🧰How it works
A high-level overview of how Radao operate.
Ramp
The Ramp is used by all buyers and sellers of Assert Referenced Tokens (ART) who wish to benefit from the liquidity of the real markets.
Using Radao widget interface or API, the Ramp makes it possible to buy or sell the share of the reserve in real-world assets corresponding to the ART exchanged without ever being in contact with the security tokens.
In detail, the flow is as follows for a purchase:
simulation of the amount of ART corresponding to the stablecoin investment, taking into account a number of criteria (last known best price of the asset within the network of brokers validated by the DAO, including any taxes and fees),
receiving stablecoins on the ramp wallet,
execution of the order which will depend on the opening of the real-world market,
Locker minting & delivery of ARTs corresponding to the order to the wallet that paid in stablecoin (e.g. GOOG.ART, APPL.ART, LVMH.ART),
delivery of RAD governance tokens to the specified wallet (by default the wallet that paid in stablecoin). This distribution of RAD, exclusively for the use of Ramp on, has been validated by the DAO in order to facilitate the adoption of the protocol. It is not a component of the protocol itself and may be modified in the future.
Security Locker
The locker is used by the decentralized network of real-world asset holding vehicles validated by the DAO to declare their on-chain proof of reserve in a form of locked security tokens.
These .S tokens (e.g. GOOG.S) are brought into the smart-contract Locker, which then mints a quantity of GOOG.DAO and GOOG.ART on the basis of a 1:1 parity.
A quantity equivalent to the number of GOOG.S in the transaction are minted (buy) or unminted (sell) into GOOG.DAO tokens representing the right to reward and GOOG.ART tokens representing the value of the real-world asset.
Liquid Staking
ART holders can use Liquid Staking Radao to benefit from real-world returns while remaining liquid.

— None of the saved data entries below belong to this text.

Background: an optimization exercise with open tools, aiming at small area, a short achievable clock period and few clock cycles per item. Do not read the settings as production practice.
At most, simulation tests tie the RTL to the original design; equivalence was not proved.
No activity file was given, so power comes from the tool's default toggle rates.

==> 10-20: inputs <==
## goertzel_power_detect
module goertzel_power_detect #(
   parameter int OW       = 20,
   parameter int PW       = 2*OW+1,
   parameter int HOLD_ON  = 3,
   parameter int HOLD_OFF = 3
) (
   input  logic            i_clk,
   input  logic            i_rst,
   input  logic [2*OW-1:0] s_axis_tdata,
   input  logic            s_axis_tvalid,
   output logic            s_axis_tready,
   output logic [PW-1:0]   m_axis_tdata,
   output logic            m_axis_tuser,
   output logic            m_axis_tvalid,
   input  logic            m_axis_tready,
   input  logic [PW-1:0]   i_threshold,
   output logic            o_detect
);
clock: 8.0 ns
lec_check: 0
cap_margin: 20
core_margin: 2
core_utilization: 40
cts_buf_list: sky130_fd_sc_hd__clkbuf_8
setup_slack_margin: 4.1
slew_margin: 20
synth_hierarchical: 1
synth_minimum_keep_size: 0
standard.sh (not shown) runs the stock make flow with config.mk's settings and CLKGATE_MAP_FILE= SYNTH_SCRIPT=/design/flow/synth_recipe.tcl, a recipe that flattens the netlist after the stock synthesis.
==> flow/flow/run.sh <==
#!/bin/bash
# Standard ORFS layout (the standard.sh, standard synthesis unchanged),
# with the port buffers made from the smallest buffer cell.
set -euo pipefail
bash standard.sh BUFFER_PORTS_ARGS="-buffer_cell sky130_fd_sc_hd__buf_1" finish > standard_flow.log 2>&1
==> 03-13 (differences from 10-20) <==
SETUP_SLACK_MARGIN = 4.25   (was 4.1)
==> comparison <==
Die area is the same in 10-20 and 03-13. Sequential power is about the same in 10-20 and 03-13. Of 03-13 and 10-20, 03-13 has the higher total power (gap about 4%, measured against 10-20). In clock-buffer cell count, 03-13 and 10-20 do not differ. In 03-13 the non-clock buffer count is higher than in 10-20, by 66. Global-route usage: 10-20 is lower than 03-13 (0.81 points). Of 03-13 and 10-20, 03-13 has the higher register-to-register slack (gap 80 ps). Design area: 03-13 is larger than 10-20 (4.8%). Against 03-13, the clock power of 10-20 is larger by about 1%. Utilization: 10-20 is lower than 03-13 (2.2 points).
No functional check of the RTL was part of any run of this note.
This design comes from an exercise in tuning for small area, a short achievable clock period and few clock cycles on the open sky130 flow, not from production work.
Only simulation tests tie the RTL to the original design; equivalence was not proved.
No driver is modelled on the clock port, so clocking that relies on it looks cheaper here than on a real chip.
Power figures rest on the tool's default switching activity, not on a simulated workload.

==> design.v <==
`timescale 1ns/100ps
module priority_queue_top (
    input  logic                  clk,
    input  logic                  reset,
    input  logic                  insert,
    input  logic [32-1:0] insert_data,
    input  logic                  remove,
    output logic                  busy,
    output logic                  full,
    output logic                  empty,
    output logic [32-1:0] data_out,
    output logic                  data_valid
);
    localparam int N = 16;
    localparam int W = 32;
    logic [N-1:0][W-1:0] slot;      
    logic [N-1:0] valid;         
    logic [W-1:0] key_q;         
    logic         ins_q;         
    logic         rem_q;         
    function automatic logic greater(input logic [W-1:0] a, input logic [W-1:0] b);
        logic c;
        c = 1'b0;
        for (int j = 0; j < W; j++) c = (a[j] & ~b[j]) | (a[j] & c) | (~b[j] & c);
        greater = c;
    endfunction
    logic [N-1:0] cmp_q;         
    logic         cmp_key_q;     
    logic [N-1:0] was_hold_q;    
    logic [N-1:0] was_key_q;
    logic [N-1:0] was_up_q;
    logic         was_dn_q;
    logic [N-1:0] gt;
    always_comb begin
        for (int i = 0; i < N; i++) begin
            gt[i] = (was_hold_q[i] & cmp_q[i]) | (was_key_q[i] & cmp_key_q);
            if (i > 0)     gt[i] = gt[i] | (was_up_q[i] & cmp_q[(i+N-1)%N]);
            if (i < N - 1) gt[i] = gt[i] | (was_dn_q & cmp_q[(i+1)%N]);
            else           gt[i] = gt[i] | was_dn_q;
        end
    end
    logic [N-1:0] valid_nx;
    always_comb begin
        valid_nx = valid;
        if (ins_q) valid_nx = {valid[N-2:0], 1'b1};
        if (rem_q) valid_nx = {1'b0, valid[N-1:1]};
    end
    wire ins_ok = insert && !full;
    wire rem_ok = remove && !empty;
    logic [N-1:0] s_hold, s_key, s_up, s_dn;
    always_comb begin
        for (int i = 0; i < N; i++) begin
            s_dn[i]   = rem_q;
            s_key[i]  = ins_q && gt[i] && (i == 0 || !gt[i-1]);
            s_up[i]   = ins_q && gt[i] && i != 0 && gt[i-1];
            s_hold[i] = !rem_q && !(ins_q && gt[i]);
        end
    end
    logic [N-1:0][W-1:0] slot_nx;
    always_comb begin
        for (int i = 0; i < N; i++) begin
            slot_nx[i] = ({W{s_hold[i]}} & slot[i]) | ({W{s_key[i]}} & key_q);
            if (i > 0)     slot_nx[i] = slot_nx[i] | ({W{s_up[i]}} & slot[i-1]);
            if (i < N - 1) slot_nx[i] = slot_nx[i] | ({W{s_dn[i]}} & slot[i+1]);
        end
    end
    always_ff @(posedge clk) begin
        key_q     <= insert_data;
        slot      <= slot_nx;
        was_hold_q <= s_hold;
        was_key_q  <= s_key;
        was_up_q   <= s_up;
        was_dn_q   <= rem_q;
        cmp_key_q <= greater(insert_data, key_q);
        for (int i = 0; i < N; i++) cmp_q[i] <= !valid[i] || greater(insert_data, slot[i]);
    end
    always_ff @(posedge clk) begin
        if (reset) begin
            valid     <= '0;
            ins_q     <= 1'b0;
            rem_q     <= 1'b0;
            full  <= 1'b0;
            empty <= 1'b1;
        end else begin
            valid     <= valid_nx;
            ins_q     <= ins_ok;
            rem_q     <= rem_ok;
            full  <= ins_ok ? valid_nx[N-2] : (!rem_ok && valid_nx[N-1]);
            empty <= !ins_ok && (rem_ok ? !valid_nx[1] : !valid_nx[0]);
        end
    end
    assign busy       = 1'b0;
    assign data_valid = rem_q;
    assign data_out   = slot[0];
endmodule
==> flow/run.sh <==
#!/bin/bash
# Standard layout, with the delay cells kept out of port buffering and timing repair,
# and long wires buffered after clock tree synthesis (flow/post_cts.tcl).
set -euo pipefail
bash standard.sh synth > synth.log 2>&1
export DONT_USE_CELLS="sky130_fd_sc_hd__clkdlybuf4s15_1 sky130_fd_sc_hd__clkdlybuf4s15_2 sky130_fd_sc_hd__clkdlybuf4s18_1 sky130_fd_sc_hd__clkdlybuf4s18_2 sky130_fd_sc_hd__clkdlybuf4s25_1 sky130_fd_sc_hd__clkdlybuf4s25_2 sky130_fd_sc_hd__clkdlybuf4s50_1 sky130_fd_sc_hd__clkdlybuf4s50_2 sky130_fd_sc_hd__dlygate4sd1_1 sky130_fd_sc_hd__dlygate4sd2_1 sky130_fd_sc_hd__dlygate4sd3_1 sky130_fd_sc_hd__dlymetal6s2s_1 sky130_fd_sc_hd__dlymetal6s4s_1 sky130_fd_sc_hd__dlymetal6s6s_1"
export POST_CTS_TCL="$PWD/flow/post_cts.tcl"
export BUFFER_PORTS_ARGS="-buffer_cell sky130_fd_sc_hd__buf_4"
bash standard.sh finish > finish.log 2>&1
==> flow/post_cts.tcl <==
# Extra repair after clock tree synthesis: buffer long wires, then repair
# setup again with the placement parasitics.
estimate_parasitics -placement
repair_design -max_wire_length 200 -verbose
detailed_placement
estimate_parasitics -placement
repair_timing -setup -setup_margin $::env(SETUP_SLACK_MARGIN) -repair_tns 100 -verbose
detailed_placement
check_placement -verbose
==> standard.sh <==
#!/bin/bash
# synth_recipe.tcl (not shown) runs the flow's synth.tcl, then flattens the netlist and writes it again
# the make line also repeats each setting of config.mk as NAME=value (left out here)
make -C /OpenROAD-flow-scripts/flow DESIGN_CONFIG=/design/flow/config.mk WORK_HOME=/design/flow/orfs CLKGATE_MAP_FILE= SYNTH_SCRIPT=/design/flow/synth_recipe.tcl "${@:-finish}"
==> config.mk <==
export PLATFORM = sky130hd
export DESIGN_NAME = priority_queue_top
export DESIGN_NICKNAME = priority_queue_top
export VERILOG_FILES = /design/flow/design.v
export SDC_FILE = /design/flow/constraint.sdc
export NUM_CORES = 4
export LEC_CHECK = 0
export CAP_MARGIN = 20
export CORE_MARGIN = 2
export CORE_UTILIZATION = 45
export CTS_BUF_LIST = sky130_fd_sc_hd__clkbuf_4 sky130_fd_sc_hd__clkbuf_8
export CTS_CLUSTER_SIZE = 20
export PLACE_DENSITY = 0.6
export SETUP_SLACK_MARGIN = 3.3
export SLEW_MARGIN = 20
==> constraint.sdc <==
create_clock -name core_clock -period 6.0 [get_ports {clk}]
set_input_delay 1.2000 -clock core_clock [delete_from_list [all_inputs] [get_ports {clk}]]
set_output_delay 1.2000 -clock core_clock [all_outputs]
set_load 0.01 [all_outputs]
==> flow_summary_export.csv, run 1 <==
group,metric,value,unit
min_path,min_delay_path_depth,2,
power,p_leak,15.42,nW
synth,ys_warn_count,3,
clock_tree,clock_sinks,629,
power,ir_drop,0.1946,mV
worst_setup_path,cp-start-kind,"primary input",
route,ant_nets,0,
run_status,status,"finished clean",
floorplan,chipWidth,282.9,um
worst_setup_path,slowest_delay,550,ps
synth,synth-edff-count,0,
worst_setup_path,cp.required,6630,ps
sta,rsz0062_at_grt,"true",
finish,layout_common_cells,"861 x nand2_1, 626 x dfxtp_1, 463 x a221o_1",
power,power_density,439.8,nW/um^2
finish,syn_to_final_growth,15.58,%
finish,final_nets,4415,
synth,ys.flop_type,"dfxtp_1",
sta,finClkSkew,52.42,ps
route,routedWlPerCell,22.95,um
route,first_pass_iters,7,
global_route,grt_pass1_wl,199.3,mm
clock_tree,path_clk_slew,60,ps
global_route,grt_usage,0.3040,
synth,yosysUniqueCellTypes,66,
synth,syn_area,35010,um^2
clock_tree,cts_tree,"done",
sta,worst_slew_pin_slew,1030,ps
job,maxCapViolCount,0,
global_route,grt-ovfl-total,0,
synth,ys_seq_elements,629,
synth,yosysTopAreaCell,"dfxtp_1",
clock_tree,clkLatencyLatePin,760,ps
route,drc_errors,0,
synth,syn-num-nets,4500,
worst_setup_path,reg2reg_setup_slack,3410,ps
worst_setup_path,reg2reg_to,"cmp_key_q$_DFF_P_",
global_route,use_met3,0.04541,
sta,tns,0,ps
route,vias_per_cell,6.486,
sta,slew_violations,0,
synth,synth_area_leaders,"dfxtp_1 36%, a221o_1 13%, nand2_1 9.3%",
synth,synth_top_area_share,0.3597,
worst_setup_path,end_kind,"flip-flop",
route,drt_iter0_markers,4003,
sta,max_slew_margin,0.3124,
synth,async_flop_share,0,
finish,layout_commonest_cell,"nand2_1",
worst_setup_path,crit_chain,"buf_4 -> nand2_1 -> o22ai_1 -> o2bb2ai_1 -> a211oi_1 -> o2111ai_1 -> a31o_1",
sta,fin_crit_sh,0.4546,
placement,gp_congestion,0.8936,
floorplan,rows,102,
worst_setup_path,r2r_cells,9,
sta,final.min_clock_period,2727,ps
worst_setup_path,r2r_start,"key_q[21]$_DFF_P_",
global_route,met1_usage,0.4193,
synth,syn_area_per_cell,7.843,um^2
global_route,grt_max_degree,77,
global_route,antenna_found_initial,3,
route,vias,35780,
synth,ys_seq_area_frac,0.3597,
floorplan,die_h,282.9,um
min_path,hp-start,"slot[20]$_DFF_P_",
worst_setup_path,cp_num_buf_inv,1,
sta,hold_violations,0,
finish,fin_util,0.5241,
worst_setup_path,crit_family,"compound AO/OA/AOI/OAI gates",
global_route,grtUsageMet2,0.4852,
worst_setup_path,worstSetupPathType,"primary input to flip-flop",
global_route,grt.busiest_layer,"met2",
floorplan,die-area,80050,um^2
placement,hpwl,84.86,mm
min_path,worstHoldEndpoint,"slot[20]$_DFF_P_",
placement,dp_cells,5182,
global_route,grt_pass1_vias,34030,
synth,syn_inst,4464,
route,finalWirelength,126.6,mm
min_path,min_path_type,"flip-flop to flip-flop",
worst_setup_path,crit_fanout,18,
power,power.total,17.80,mW
finish,final_layout_size_suffix_gt1_frac,0.1401,
worst_setup_path,crit_arrival,3360,ps
placement,port_buffers,70,
sta,fmax,366.7,MHz
sta,setup_viol,0,
floorplan,ios,72,
finish,fillers,7433,
floorplan,core,77210,um^2
finish,stdcell_count,5516,
worst_setup_path,crit_slowest_cell,"nand2_1",
floorplan,start_util,0.4534,
==> stage by stage <==
| stage | hold WS (ps) | instance area, um^2 | setup slack, ps |
|---|---|---|---|
| detailed placement | 485.9 | 35700 | 1767 |
| global route | 524.6 | 40470 | 3276 |
| finish | 497.5 | 40470 | 3273 |
| floorplan | 386.6 | 35130 | 3296 |
| global placement | 468.5 | 35700 | 1746 |
==> final cells by class <==
cell class | count | area (um^2) | share of cell area
Antenna cell | 1 | 2.502 | 0.00006184
Clock buffer | 179 | 2251 | 0.05563
Timing Repair Buffer | 267 | 3103 | 0.07668
Clock inverter | 29 | 305.3 | 0.007545
Sequential cell | 629 | 12600 | 0.3115
Timing Repair inverter | 4 | 22.52 | 0.0005566
Tap cell | 1040 | 1301 | 0.03216
Multi-Input combinational cell | 3197 | 20200 | 0.4991
Inverter | 170 | 679.4 | 0.01679
==> state kept, by name, summed over array words and instances, names as in the netlist <==
name,cells
slot,512
key_q,32
cmp_q,16
valid,16
was_hold_q,16
was_key_q,16
was_up_q,15
cmp_key_q,1
empty,1
full,1
ins_q,1
rem_q,1
was_dn_q,1
==> routing by layer <==
metal  vias to the layer above  wire length, um  part of all wire
met5                         -                7          0.000055
met4                         2             3473             0.027
met3                       221             9444             0.075
met2                      1469            58380              0.46
met1                     17530            55280              0.44
li1                      16560                -                 -
==> cells in the mapped netlist, types with 15 or more instances <==
cell and number:
nand2_1 868, dfxtp_1 629, a221o_1 463, o21ai_0 438, clkbuf_1 352, a21oi_1 331
inv_1 161, nand2b_1 116, nor2b_1 108, a22oi_1 96, nor2_1 86, o22ai_1 83
maj3_1 77, nand3_1 58, a222oi_1 51, buf_2 50, a211oi_1 47, a221oi_1 43
o22a_1 43, buf_4 35, buf_1 29, o221a_2 27, a31oi_1 26, o2bb2ai_1 26
o221ai_1 24, nor3_1 18, o2111ai_1 17, o31ai_1 16, a31o_2 15, mux2i_1 15
==> worst register-to-register path, cell delays in order, from the launching register on <==
cell and delay, ps:
dfxtp_1 300, buf_4 140, buf_6 160, nor2b_1 150
or4_4 580, a2111oi_4 360, nand3_2 200, nor3_4 400
o32ai_2 130, o211ai_1 90
==> worst max-delay path by stage <==
stage               startpoint                end  slack, ps  cells past startpoint
2_1_floorplan  insert_data[28]  cmp_q[14]$_DFF_P_       3300                      8
3_3_place_gp   insert_data[26]  cmp_key_q$_DFF_P_       1750                      8
3_5_place_dp   insert_data[26]  cmp_key_q$_DFF_P_       1770                      8
5_1_grt         insert_data[3]   cmp_q[8]$_DFF_P_       3280                      8
6_report        insert_data[9]  cmp_q[10]$_DFF_P_       3270                      7
==> power breakdown <==
group / internal [mW] / switching (mW)
clock: 2.63 / 1.93
combinational: 2.72 / 2.71
sequential: 5.64 / 2.17
==> kinds of logic (layout without fill, tap and decap cells) <==
group,after synthesis,after routing,share of synthesized area
flip-flops,629,629,0.3597
adder cells (fa/ha/maj),81,81,0.02330
multiplexers,15,15,0.004289
AND/OR/NAND/NOR,1269,1269,0.1566
AO/OA/AOI/OAI,1831,1831,0.3819
other,1,2,0.0001071
buffers and inverters,638,649,0.07419
Testbench counts, summed over its fixed seeds: cycles 3,600.
==> run 2: changes to the inputs <==
==> flow/run.sh (replaced) <==
#!/bin/bash
# Standard layout, with the delay cells kept out of port buffering and timing repair.
set -euo pipefail
bash standard.sh synth > synth.log 2>&1
export DONT_USE_CELLS="sky130_fd_sc_hd__clkdlybuf4s15_1 sky130_fd_sc_hd__clkdlybuf4s15_2 sky130_fd_sc_hd__clkdlybuf4s18_1 sky130_fd_sc_hd__clkdlybuf4s18_2 sky130_fd_sc_hd__clkdlybuf4s25_1 sky130_fd_sc_hd__clkdlybuf4s25_2 sky130_fd_sc_hd__clkdlybuf4s50_1 sky130_fd_sc_hd__clkdlybuf4s50_2 sky130_fd_sc_hd__dlygate4sd1_1 sky130_fd_sc_hd__dlygate4sd2_1 sky130_fd_sc_hd__dlygate4sd3_1 sky130_fd_sc_hd__dlymetal6s2s_1 sky130_fd_sc_hd__dlymetal6s4s_1 sky130_fd_sc_hd__dlymetal6s6s_1"
export BUFFER_PORTS_ARGS="-buffer_cell sky130_fd_sc_hd__buf_4"
bash standard.sh finish > finish.log 2>&1
--- a/config.mk
+++ b/config.mk
@@ -9,6 +9,6 @@
 export CORE_MARGIN = 2
-export CORE_UTILIZATION = 45
+export CORE_UTILIZATION = 55
 export CTS_BUF_LIST = sky130_fd_sc_hd__clkbuf_4 sky130_fd_sc_hd__clkbuf_8
 export CTS_CLUSTER_SIZE = 20
-export PLACE_DENSITY = 0.6
+export PLACE_DENSITY = 0.7
 export SETUP_SLACK_MARGIN = 3.3
removed: flow/post_cts.tcl
==> run 2 against run 1 <==
  * Still clean on timing, DRC and antenna
  * Total power is 3.4% lower
  * Core utilization is 8.0 points higher
  * Clock power is 8.1% lower
  * Cell area is 6.0% lower
  * Via count is 1.3% lower
  * First-iteration DRC count is 13% higher
  * Register-to-register slack worse by 140 ps
  * Routed wire length is 7.2% lower
  * Synthesized cell count stayed put
  * Area after synthesis stayed put
  * Critical endpoint is now cmp_key_q$_DFF_P_
==> flow_summary_export.csv, run 2 <==
group,metric,value,unit
placement,port_buffers,70,
route,drt_iter0_markers,4529,
power,comb_power_share,0.303,
synth,ys.flop_type,"dfxtp_1",
sta,setup_slack,3170,ps
synth,synth_top_cells_by_count,"868 x nand2_1, 629 x dfxtp_1, 463 x a221o_1",
finish,regMostFlops,"slot",
power,internal_power,10.56,mW
worst_setup_path,crit_chain,"buf_4 -> inv_1 -> maj3_1 -> a2111oi_4 -> nand3_1 -> nor3_1 -> o32ai_1 -> o211ai_1",
clock_tree,cts_buffers,106,
floorplan,rows,92,
clock_tree,path_clk_slew,60,ps
clock_tree,cts_root_buf,"clkbuf_8",
power,sw_frac_of_total,0.3860,
finish,stdcell_count,5196,
synth,synth-edff-count,0,
power,ir_drop,0.2498,mV
route,drc_errors,0,
synth,async_flop_share,0,
clock_tree,cts_hold_buf,0,
sta,finClkSkew,26.49,ps
global_route,grt_usage,0.3408,
placement,gp_congestion,0.9497,
sta,worst_slew_pin_slew,994.9,ps
worst_setup_path,worstSetupPathType,"primary input to flip-flop",
global_route,grt_pass1_vias,32970,
route,routedWlPerCell,22.60,um
sta,rsz0062_at_grt,"true",
floorplan,die_h,256.3,um
sta,max_slew_margin,0.3358,
synth,yosysTopAreaCell,"dfxtp_1",
synth,synth_area_leaders,"dfxtp_1 36%, a221o_1 13%, nand2_1 9.3%",
route,ant_nets,0,
placement,hpwl,81.11,mm
power,power.share.clock,0.244,
finish,largest_register_ffs,512,
clock_tree,cts_tree,"done",
finish,top_regs,"slot x512, key_q x32",
finish,seq_area,12600,um^2
worst_setup_path,crit_fanout,17,
synth,ys_seq_elements,629,
floorplan,chipWidth,256.3,um
synth,syn_area,35010,um^2
finish,layout_common_cells,"865 x nand2_1, 626 x dfxtp_1, 463 x a221o_1",
synth,syn-num-nets,4500,
finish,syn_to_final_growth,8.699,%
clock_tree,cts_max_path_buffers,3,
worst_setup_path,cp.required,6640,ps
route,vias,35330,
synth,syn_inst,4464,
synth,syn_area_per_cell,7.843,um^2
clock_tree,cts_max_level,3,
sta,fin_crit_sh,0.4717,
finish,final_nets,4303,
sta,setup_viol,0,
placement,dpl_worst_slack,2057,ps
worst_setup_path,crit_slowest_cell,"maj3_1",
worst_setup_path,cp-start-kind,"primary input",
finish,final_layout_size_suffix_gt1_frac,0.1106,
clock_tree,clkLatencyLatePin,730,ps
synth,synth_top_area_share,0.3597,
synth,yosysMostFrequentCell,"nand2_1",
synth,ys_warn_count,3,
floorplan,core,62970,um^2
floorplan,die-area,65690,um^2
sta,tns,0,ps
route,first_pass_iters,9,
route,finalWirelength,117.4,mm
global_route,antenna_found_initial,2,
finish,layout_commonest_cell,"nand2_1",
sta,final.min_clock_period,2830,ps
sta,fmax,353.4,MHz
placement,dp_cells,4993,
synth,ys_seq_area_frac,0.3597,
worst_setup_path,crit_arrival,3470,ps
power,p_seq_frac,0.454,
power,power_density,451.9,nW/um^2
sta,slew_violations,0,
global_route,grt-ovfl-total,0,
clock_tree,clock_sinks,629,
finish,design_area,38060,um^2
job,maxCapViolCount,0,
synth,yosysUniqueCellTypes,66,
sta,hold_violations,0,
floorplan,start_util,0.5560,
finish,multiInputGateArea,20090,um^2
finish,fillers,5755,
worst_setup_path,end_kind,"flip-flop",
min_path,min_path_type,"flip-flop to flip-flop",
global_route,grt_pass1_wl,184.6,mm
worst_setup_path,slowest_delay,520,ps
power,power.switching,6.638,mW
global_route,grt_max_degree,215,
sta,hold_slack,492.0,ps
placement,place_area,35490,um^2
power,p_leak,14.39,nW
floorplan,ios,72,
run_status,status,"finished clean",
route,vias_per_cell,6.799,
## run 2: cell count changes in the layout (fill, tap and decap cells not counted), moves of 8 or more
cell / delta
buf_6: -38
buf_16: -19
clkbuf_8: -8
buf_8: -29
buf_12: -14
clkinv_2: -9
## run 2: final cells by class
type,count,share of cell area
Multi-Input combinational cell,3197,0.5278
Sequential cell,629,0.3311
Clock buffer,169,0.05602
Timing Repair Buffer,158,0.03396
Tap cell,846,0.02782
Inverter,170,0.01789
Clock inverter,20,0.004406
Timing Repair inverter,5,0.0008548
Antenna cell,2,0.0001315
## run 2: logic make-up after synthesis
| family | count (synthesis) | synth area share |
|---|---|---|
| compound gates | 1831 | 0.3819 |
| simple gates | 1269 | 0.1566 |
| other cells | 1 | 0.0001071 |
| buf+inv | 638 | 0.07419 |
| fa+ha+maj | 81 | 0.02330 |
| mux | 15 | 0.004289 |
| flops | 629 | 0.3597 |
## run 2: power groups by stage
| stage | Clock, mW | Sequential [mW] | Combinational (mW) |
|---|---|---|---|
| after floorplan | 0 | 6.97 | 4.15 |
| after global placement | 0 | 7.79 | 4.90 |
| after detailed placement | 0 | 7.75 | 5.03 |
| after CTS | 4.23 | 7.69 | 5.08 |
| after global routing | 4.42 | 7.96 | 5.76 |
| final | 4.19 | 7.80 | 5.20 |
## run 2: metrics by stage
| stage | utilization | power [mW] |
|---|---|---|
| 3_5_place_dp | 0.5636 | 12.77 |
| 2_1_floorplan | - | 11.12 |
| 4_1_cts | 0.6031 | 16.99 |
| 5_1_grt | 0.6043 | 18.14 |
| 3_3_place_gp | 0.5636 | 12.68 |
| 6_report | 0.6044 | 17.20 |
## run 2: repair_timing
item                                    CTS  global route
endpoints found under the setup margin   28            86
setup buffers                             5             2
resized for setup                        32            12
gates cloned                              2             3
## run 2: critical path: cells and delay by family
family | cells | cell delay, ps
AOI/OAI and AO/OA | 3 | 590
adders and majority gates | 1 | 520
and+or+nand+nor | 2 | 620
buffers and inverters | 2 | 530
## run 2: final timing paths
| path | endpoint | startpoint | cells after the start | slack (ps) |
|---|---|---|---|---|
| min reg2reg | slot[4]$_DFF_P_ | slot[4]$_DFF_P_ | 2 | 490 |
| max reg2reg | cmp_q[4]$_DFF_P_ | slot[145]$_DFF_P_ | 7 | 3270 |
| max | cmp_key_q$_DFF_P_ | insert_data[29] | 8 | 3170 |
| min | slot[4]$_DFF_P_ | slot[4]$_DFF_P_ | 2 | 490 |
## run 2: layer usage
layer  share of wire  track usage  wire [um]  up-vias
met2            0.46       0.5412      54440     1675
met3           0.083      0.05190       9771      225
li1                -            -          -    16310
met4           0.029       0.1262       3388        2
met1            0.42       0.4681      49810    17120
met5         0.00011            0         13        -
==> run 3: changes to the inputs <==
--- a/config.mk
+++ b/config.mk
@@ -11,3 +11,3 @@
 export CTS_BUF_LIST = sky130_fd_sc_hd__clkbuf_4 sky130_fd_sc_hd__clkbuf_8
-export CTS_CLUSTER_SIZE = 20
+export CTS_CLUSTER_SIZE = 40
 export PLACE_DENSITY = 0.7
==> run 3 against run 2 <==
  * Area after synthesis unchanged
  * Clock power about the same
  * Clock skew about the same
  * Highest routed layer unchanged
  * Via count increased by 0.14%
  * Hold slack about the same
  * Routed wire length increased by 0.15%
  * Sequential power about the same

DeFi protocols are generally not compatible with tokens with an evolving supply (e.g. rebasing). Lido has opened the way with an elegant solution consisting of staking the asset (ART in our case) whose supply will be impacted by the rewards and giving an stART claim token in return (e.g. stGOOG.ART).
When RWAs produce a yield it is used to buy more supply of the same underlying. This supply is converted into ART via the Security Locker then brought into the Liquid Staking Locker thus increasing the share of ART redeemable by the stARTs.